Иоахим, Бланшард, Уилер, Эддингтон, Хайек (но не Поппер), Харрис и др. также отмечают, что все безосновательно, но циклично и последовательно в эпистемологии, как и в онтологии. Гипотеза определяет не только то, что ее опровергает (и именно это она и означает), но и то, что и как измерять. Фодор (1968) пишет: разные гипотезы не только предсказывают разные результаты, но и проводят разные эксперименты и измеряют разные вещи разными способами. Дойч (2011) пишет: большинство догадок даже не фальсифицируются, а перестают быть интересными или становятся неинтересными.

Все это согласуется с некоторыми эмпириками (Юм, Кондильяк, Хаттон, Бейли, современные физики) и несовместимо с другими (Бэкон, Милль, Рассел, Витгенштейн, логические позитивисты).

Некоторые дополнительные мысли.

Боден , 2006 , «Разум как машина» , 1, 2, — эмпирик, правильно подчеркивающий проблему формирования эмпиризма.

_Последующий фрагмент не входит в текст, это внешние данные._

File: src/rtl/pipelined_control.sv
// LEGv8 control path: decodes IF/ID into a control bundle, carries it through
// ID/EX, EX/MEM and MEM/WB, and handles load-use stalls, flush, freeze and illegal-opcode accounting.
module pipelined_control #(
  parameter int unsigned REG_AW    = 5,
  parameter int unsigned ZERO_REG  = 31,
  parameter int unsigned LINK_REG  = 30,
  parameter int unsigned HAZARD_EN = 1,
  parameter int unsigned ILL_CNT_W = 8
) (
  input  logic                 clock,
  input  logic                 reset_n,
  input  logic [31:0]          id_instr,
  input  logic                 id_valid,
  input  logic                 freeze,
  input  logic                 flush,
  output logic                 stall_out,
  output logic                 id_reg2loc,
  output logic                 ex_valid,
  output logic                 ex_alu_src,
  output logic [1:0]           ex_alu_op,
  output logic [REG_AW-1:0]    ex_rd,
  output logic                 mem_valid,
  output logic                 mem_read,
  output logic                 mem_write,
  output logic                 mem_branch,
  output logic                 mem_uncond,
  output logic                 mem_branchlink,
  output logic                 mem_branchreg,
  output logic                 mem_not_zero,
  output logic                 wb_valid,
  output logic                 wb_reg_write,
  output logic                 wb_mem_to_reg,
  output logic [REG_AW-1:0]    wb_rd,
  output logic                 illegal_seen,
  output logic [ILL_CNT_W-1:0] illegal_count
);

  typedef struct packed {
    logic              valid;
    logic              alu_src;
    logic [1:0]        alu_op;
    logic              mem_read;
    logic              mem_write;
    logic              branch;
    logic              uncond;
    logic              branchlink;
    logic              branchreg;
    logic              not_zero;
    logic              reg_write;
    logic              mem_to_reg;
    logic [REG_AW-1:0] rd;
  } ex_t;

  typedef struct packed {
    logic              valid;
    logic              mem_read;
    logic              mem_write;
    logic              branch;
    logic              uncond;
    logic              branchlink;
    logic              branchreg;
    logic              not_zero;
    logic              reg_write;
    logic              mem_to_reg;
    logic [REG_AW-1:0] rd;
  } mem_t;

  typedef struct packed {
    logic              valid;
    logic              reg_write;
    logic              mem_to_reg;
    logic [REG_AW-1:0] rd;
  } wb_t;

  ex_t  idex, dec;
  mem_t exmem, mem_next;
  wb_t  memwb;
  logic [10:0] op;
  logic [4:0]  r2;
  logic illegal, reg2loc, uses_rn, uses_r2, is_bl, hazard;
  logic unused_bits;

  assign op          = id_instr[31:21];
  assign unused_bits = ^id_instr[15:10];

  always_comb begin
    dec     = '0;
    illegal = 1'b0;
    reg2loc = 1'b0;
    uses_rn = 1'b1;
    uses_r2 = 1'b0;
    is_bl   = 1'b0;
    casez (op)
      11'b10001011000, 11'b11001011000, 11'b10001010000,
      11'b10101010000, 11'b11001010000: begin
        dec.reg_write = 1'b1; dec.alu_op = 2'b10; uses_r2 = 1'b1;
      end
      11'b11010011011, 11'b11010011010: begin
        dec.alu_src = 1'b1; dec.reg_write = 1'b1; dec.alu_op = 2'b10;
      end
      11'b11111000010: begin
        dec.alu_src = 1'b1; dec.mem_to_reg = 1'b1; dec.reg_write = 1'b1; dec.mem_read = 1'b1;
      end
      11'b11111000000: begin
        reg2loc = 1'b1; dec.alu_src = 1'b1; dec.mem_write = 1'b1; uses_r2 = 1'b1;
      end
      11'b11010110000: dec.branchreg = 1'b1;
      11'b1011010????: begin
        reg2loc = 1'b1; dec.branch = 1'b1; dec.alu_op = 2'b01; dec.not_zero = op[3];
        uses_rn = 1'b0; uses_r2 = 1'b1;
      end
      11'b100101?????: begin
        dec.uncond = 1'b1; dec.branchlink = 1'b1; dec.reg_write = 1'b1; dec.alu_op = 2'b01;
        uses_rn = 1'b0; is_bl = 1'b1;
      end
      11'b000101?????: begin
        dec.uncond = 1'b1; dec.alu_op = 2'b01; uses_rn = 1'b0;
      end
      default: begin
        illegal = 1'b1; uses_rn = 1'b0;
      end
    endcase
    dec.valid = 1'b1;
    dec.rd    = is_bl ? REG_AW'(LINK_REG) : REG_AW'(id_instr[4:0]);
  end

  assign id_reg2loc = reg2loc;
  assign r2         = reg2loc ? id_instr[4:0] : id_instr[20:16];

  assign hazard = idex.valid && idex.mem_read && (idex.rd != REG_AW'(ZERO_REG)) && id_valid &&
                  ((uses_rn && (idex.rd == REG_AW'(id_instr[9:5]))) ||
                   (uses_r2 && (idex.rd == REG_AW'(r2))));
  assign stall_out = (HAZARD_EN != 0) && hazard && !flush && !freeze;

  always_comb begin
    mem_next            = '0;
    mem_next.valid      = idex.valid;
    mem_next.mem_read   = idex.mem_read;
    mem_next.mem_write  = idex.mem_write;
    mem_next.branch     = idex.branch;
    mem_next.uncond     = idex.uncond;
    mem_next.branchlink = idex.branchlink;
    mem_next.branchreg  = idex.branchreg;
    mem_next.not_zero   = idex.not_zero;
    mem_next.reg_write  = idex.reg_write;
    mem_next.mem_to_reg = idex.mem_to_reg;
    mem_next.rd         = idex.rd;
  end

  // MEM/WB advances on flush too, so the resolving branch (and BL's link write) retires.
  always_ff @(posedge clock or negedge reset_n) begin
    if (!reset_n) begin
      idex          <= '0;
      exmem         <= '0;
      memwb         <= '0;
      illegal_seen  <= 1'b0;
      illegal_count <= '0;
    end else if (!freeze) begin
      memwb <= '{valid: exmem.valid, reg_write: exmem.reg_write,
                 mem_to_reg: exmem.mem_to_reg, rd: exmem.rd};
      if (flush) begin
        idex  <= '0;
        exmem <= '0;
      end else begin
        exmem <= mem_next;
        if (stall_out || !id_valid) begin
          idex <= '0;
        end else begin
          idex <= dec;
          if (illegal) begin
            illegal_seen <= 1'b1;
            if (illegal_count != '1) illegal_count <= illegal_count + ILL_CNT_W'(1);
          end
        end
      end
    end
  end

  assign ex_valid       = idex.valid;
  assign ex_alu_src     = idex.alu_src;
  assign ex_alu_op      = idex.alu_op;
  assign ex_rd          = idex.rd;
  assign mem_valid      = exmem.valid;
  assign mem_read       = exmem.mem_read;
  assign mem_write      = exmem.mem_write;
  assign mem_branch     = exmem.branch;
  assign mem_uncond     = exmem.uncond;
  assign mem_branchlink = exmem.branchlink;
  assign mem_branchreg  = exmem.branchreg;
  assign mem_not_zero   = exmem.not_zero;
  assign wb_valid       = memwb.valid;
  assign wb_reg_write   = memwb.reg_write;
  assign wb_mem_to_reg  = memwb.mem_to_reg;
  assign wb_rd          = memwb.rd;

endmodule

File: config.mk
export PLATFORM = sky130hd
export DESIGN_NAME = pipelined_control
export DESIGN_NICKNAME = d
export VERILOG_FILES = /design/src/rtl/pipelined_control.sv
export SDC_FILE = /design/constraint.sdc
export NUM_CORES = 1
export LEC_CHECK = 0
export CAP_MARGIN = 20
export CORE_MARGIN = 2
export CORE_UTILIZATION = 47
export DETAILED_ROUTE_END_ITERATION = 8
export HOLD_SLACK_MARGIN = 0.02
export PLACE_DENSITY = 0.85
export SYNTH_ARGS = -nofsm -noshare
export SYNTH_HDL_FRONTEND = slang
export SYNTH_SLANG_ARGS = --single-unit
File: constraint.sdc
create_clock -name clock -period 3.1 [get_ports clock]
set_input_delay 0.62 -clock clock [delete_from_list [all_inputs] [get_ports clock]]
set_output_delay 0.62 -clock clock [all_outputs]
set_load 0.02 [all_outputs]
# [Word-level counts from Yosys, hierarchy flattened]
# Cells that the tools add are included.
[word_totals] inputBits=37 wordCells=94 reg_bits=50
[classes] n_eq_ne=17 add_sub_neg=1 bitwise=4 n_reduce_logical=24 mux=18
[op_table] op="11-bit == test, second input constant" count=10
[op_table] op="18-bit two-way mux" count=2
[op_table] op="15-bit two-way mux" count=1
[op_table] op="7-bit OR reduction" count=2
[op_table] op="13-bit OR reduction" count=1
[op_table] op="1-bit two-way mux" count=12
[op_table] op="5-bit == test" count=2
[op_table] op="5-bit two-way mux" count=2
[op_table] op="10-bit OR reduction" count=1
[op_table] op="9-bit OR reduction" count=1
[op_table] op="8-bit by 1-bit adder with 8-bit output, second input constant" count=1
[op_table] op="1-bit logical AND" count=8
[op_table] op="8-bit != test, second input constant" count=1
[op_table] op="7-bit == test, second input constant" count=1
[op_table] op="6-bit by 3-bit == test with 1-bit output, second input constant" count=1
[op_table] op="6-bit == test, second input constant" count=1
[op_table] op="5-bit != test, second input constant" count=1
[op_table] op="5-bit AND reduction" count=1
[op_table] op="1-bit inverter" count=4
[op_table] op="2-bit case mux with 2 select lines" count=1
[op_table] op="4-bit AND reduction" count=1
[op_table] op="2-bit OR reduction" count=2
[op_table] op="4-bit OR reduction" count=1
[op_table] op="1-bit zero test" count=3
[op_table] op="2 further kinds" count=3

# [Longest topological paths before layout]
[logic_depth] ltp_word=13 depth_mapped=9 mapped_depth_nobuf=7

# [Least setup slack after synthesis]
# OpenSTA, ideal clock, no wires.
[synth_path] kind="input to output" start="in id_instr[21]" end="out stall_out" path_buffers=0 stages=6 required_time_ps=2480 slack_ps=308 arrival_time_ps=2172 cell_sequence="or4b_1 > or3_4 > nand4_1 > o2111ai_1 > o31a_2 > nor2_1"
[synth_between] elab_chain_cells=10 elab_cells_between_ends=24
[synth_rtl] element="start: declaration" line_no="12" rtl="input logic [31:0] id_instr,"
[synth_rtl] element="11-bit == test" line_no="93" rtl="casez (op)"
[synth_rtl] element="2-bit OR reduction (no line)"
[synth_rtl] element="1-bit two-way mux" line_no="93"
[synth_rtl] element="5-bit two-way mux" line_no="128" rtl="assign r2 = reg2loc ? id_instr[4:0] : id_instr[20:16];"
[synth_rtl] element="5-bit == test" line_no="132" rtl="(uses_r2 && (idex.rd == REG_AW'(r2))));"
[synth_rtl] element="1-bit logical AND" line_no="132"
[synth_rtl] element="1-bit logical OR (*)" line_no="131" rtl="((uses_rn && (idex.rd == REG_AW'(id_instr[9:5]))) ||"
[synth_rtl] element="1-bit logical AND (*)" line_no="130" rtl="assign hazard = idex.valid && idex.mem_read && (idex.rd != REG_AW'(ZERO_REG)) && id_valid &&"
[synth_rtl] element="1-bit logical AND (*) (2 in series)" line_no="133" rtl="assign stall_out = (HAZARD_EN != 0) && hazard && !flush && !freeze;"
[synth_rtl] element="end: declaration" line_no="16" rtl="output logic stall_out,"
# Mark *: on every way between the ends. The rest lies on a longest branch, timed or not.

# [Worst setup path after layout]
[layout_path] start="in id_instr[29]" end="out stall_out"
[layout_between] elab_chain_cells=10 elab_cells_between_ends=25
[layout_rtl] element="11-bit == test / 7-bit == test (equally long branches)" line_no="93"
[layout_rtl] element="2-bit OR reduction (no line)"
[layout_rtl] element="1-bit two-way mux" line_no="93"
[layout_rtl] element="5-bit two-way mux" line_no="128"
[layout_rtl] element="5-bit == test" line_no="132"
[layout_rtl] element="1-bit logical AND" line_no="132"
[layout_rtl] element="1-bit logical OR (*)" line_no="131"
[layout_rtl] element="1-bit logical AND (*)" line_no="130"
[layout_rtl] element="1-bit logical AND (*) (2 in series)" line_no="133"
# Marks and branches as above.

==> run_results.csv <==
group,metric,value,unit
outcome,status,"completed",
synthesis,synth_cells,244,
setup_path,worstRegToRegCells,9,
setup_path,start_kind,"input pin",
place,place.gp.congestion,0.846,
clocking,cts_tree,"built",
synthesis,synth_edf_count,0,
synthesis,synth_flop_cell,"dfrtp_1",
timing,skew,0.00511,ns
synthesis,synth.area.top_cells,"dfrtp_1, nand2_1, xnor2_1",
synthesis,synth.distinct_cells,46,
setup_path,path_depth,8,
timing,drv_slew,0,
global_routing,grt_overflow,0,
synthesis,syn_avg_cell_area,10.2,µm²
place,portBuffers,66,
setup_path,crit_chain,"clkdlybuf4s50_1 > nand3b_1 > buf_6 > or4b_1 > nand3_1 > o31a_2 > nor2_1 > buf_4",
setup_path,required,2.48,ns
die,dieArea,5890,µm²
synthesis,synth_nets,282,
setup_path,rr_startpoint,"ex_rd[1]$_DFFE_PN0N_",
setup_path,cp-end-kind,"primary output",
drt,ant_nets,0,
die,design.core.area,5110,µm²
setup_path,r2r_setup_slack,0.81,ns
clocking,ctsHoldBuffers,0,
drt,via_count,2134,
timing,hold_viol,0,
finish,area_growth,43.2,%
power,power_density,408,nW/µm²
global_routing,grt_pass1_wl,9.97,mm
die,initial_core_util,48.7,%
global_routing,grt_pass1_vias,2131,
timing,layout_min_cycle_time,3.01,ns
synthesis,synth.cell_area,2490,µm²
setup_path,cpMaxStageDelayCell,"clkdlybuf4s50_1",
global_routing,grt_max_degree,49,
setup_path,cp_num_buf_inv,3,
power,vdd.ir_drop.worst,0.000255,V
finish,drive_gt1_share,24.1,%
clocking,htreeDepth,2,
drt,drt_wl_total,5.93,mm
setup_path,crit_type,"in -> out",
timing,setup_viol,0,
die,die_x,76.8,µm
timing,fmax,0.333,GHz
synthesis,synth_warnings,0,
drt,wl_met3,237,µm
drt,met2_wirelength,3.08,mm
die,die-height,76.8,µm
power,p_leak,1.52,nW
synthesis,yosysTopAreaCell,"dfrtp_1",
place,dp_hpwl,4.32,mm
clocking,cts.sinks,48,
drt,drtPass1Iterations,4,
drt,met1_length,2.53,mm
timing,period_share,96.9,%
setup_path,cp_max_fo,10,
drt,via_per_inst,5.26,
drt,drtIter0Drc,121,
setup_path,crit_family,"buffers and inverters",
setup_path,cpPeakStageDelay,0.52,ns
die,rows,26,
synthesis,ys_seq_elements,48,
setup_path,arrival,2.39,ns
timing,slew_headroom,70.2,%
finish,fin_nets,373,
min_path,hold_path.class,"in -> async",
clocking,clk_latency,0.30,ns
synthesis,async_flop_share,100,%
die,num_io_pins,73,
timing,setup-tns-final,0,ns
timing,hold_slack,0.176,ns
synthesis,synth_commonest_cells,"dfrtp_1, nand2_1, xnor2_1",
synthesis,yosysTopAreaCellShare,48.3,%
finish,num_antenna_cells,0,
synthesis,yosysMostFrequentCell,"dfrtp_1",
drt,drc,0,
global_routing,grtUsageTotal,21.1,%
clocking,cts-root-buf,"clkbuf_8",
finish,top_regs,"idex (8), illegal_count (8), exmem (6)",
setup_path,r2r-end,"idex[11]$_DFFE_PN0N_",
run,cap_violations,0,
clocking,path_clk_slew,0.09,ns
timing,worst_slew_pin_slew,0.447,ns
clocking,numCtsBuffers,5,
synthesis,yosysSeqAreaShare,48.3,%
drt,maxUsedRoutingLayer,"met4",
power,fin_total_pwr,1.45,mW
drt,wl_per_cell,14.6,µm
global_routing,antenna_found_initial,0,
clocking,cts_max_path_buffers,2,
-- what timing repair did --
action / 4_1_cts / 5_1_grt
pin swaps: 4 / 5
gates resized for setup: 19 / 6
cloned: 0 / 0
setup buffers: 1 / 0
endpoints found under the setup margin: 2 / 2
-- cells in the final DEF, fill, tap and decap left out, types with 4 or more instances in the layout --
master / count
nand2_1: 34
clkbuf_8: 6
nand2b_1: 7
o21ai_1: 4
nand3_1: 8
buf_6: 4
o21ai_0: 8
clkdlybuf4s50_1: 56
buf_4: 35
nor2_1: 11
xor2_1: 4
a22o_1: 9
dlygate4sd2_1: 5
nand4_1: 6
nor3_1: 8
dfrtp_1: 48
o21ai_2: 8
mux2_2: 10
xnor2_1: 14
-- worst max path at each step --
stage,startpoint,end,slack (ns)
final,id_instr[29],stall_out,0.09
after global routing,id_instr[16],stall_out,-0.004
after CTS,id_instr[27],stall_out,0.0006
after detailed placement,id_instr[21],stall_out,-0.58
after global placement,id_instr[21],stall_out,-0.54
after floorplan,id_instr[21],stall_out,0.31
-- logic make-up (layout without fill, tap and decap cells) --
logic type / after synthesis / after routing / synth area share (%)
adders and majority gates: 1 / 1 / 0.503
buffers and inverters: 24 / 116 / 5.23
and+or+nand+nor: 100 / 100 / 22.0
AOI/OAI and AO/OA: 43 / 43 / 13.1
muxes: 10 / 10 / 4.52
xor gates and xnor gates: 18 / 18 / 6.33
DFF: 48 / 48 / 48.3
-- metal layers --
metal / vias up / global-route usage, %
li1: 1043 / -
met1: 1027 / 26.8
met2: 58 / 36.4
met3: 6 / 3.06
met4: 0 / 7.82
met5: - / 0
-- worst register-to-register path: stages, from the launching register on --
cell,delay [ns]
dfrtp_1,0.51
xnor2_1,0.27
o2111ai_1,0.20
a31oi_1,0.24
nand2_1,0.08
o31a_2,0.36
buf_4,0.14
o21ai_4,0.13
buf_4,0.19
o31ai_1,0.07
-- area by class of cell --
cell class / count / area (µm²)
Timing Repair Buffer: 105 / 965
Clock inverter: 2 / 15.0
Multi-Input combinational cell: 172 / 1200
Inverter: 3 / 11.3
Clock buffer: 6 / 82.6
Tap cell: 70 / 87.6
Sequential cell: 48 / 1200
Fill cell: 400 / 1540
-- through the flow --
stage               setup slack (ns)  area [µm²]  util (%)  cells
floorplan                      0.308        2490         -    244
global placement              -0.543        3390      66.4    396
detailed placement            -0.579        3390      66.4    396
CTS                         0.000554        3530      69.1    405
global route                -0.00374        3560      69.8    406
finish                        0.0949        3560      69.8    406
-- power breakdown --
group	leakage (nW)	internal (mW)	switching (mW)
logic	0.827	0.179	0.165
registers	0.651	0.668	0.0466
clock network	0.0434	0.181	0.213
total	1.52	1.03	0.425
Power figures use the tool's default switching activity.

Вам нужна гипотеза, готовая решить, что важно, чтобы затем использовать ее для построения восходящих ассоциаций для дальнейшего создания эмпирической теории. Хомский в основном утверждает, что этот фрейм передается по наследству. Это потому, что он неявно предполагает, что догадки могут быть фальсифицированы только конечным числом за раз, поэтому только конечное число должно быть постулировано, чтобы сито опыта оставило конечный фильтр. яне соглашаться с ним; гены не кодируют ни рассуждения, ни то, как рассуждать. Скорее, это ресурсы развития. Они кодируют только белки, обладающие огромными степенями свободы; проблема кадрирования до сих пор не решена спустя пять десятилетий.

Существуют сотни различных алгоритмов, все они позволяют строить предположения на основе опыта, поэтому Поппер и все, кроме Харриса, избегали говорить о том, как делаются предположения. Это область искусственного познания, а не методологии. Десятки журналов с новыми алгоритмами каждый год.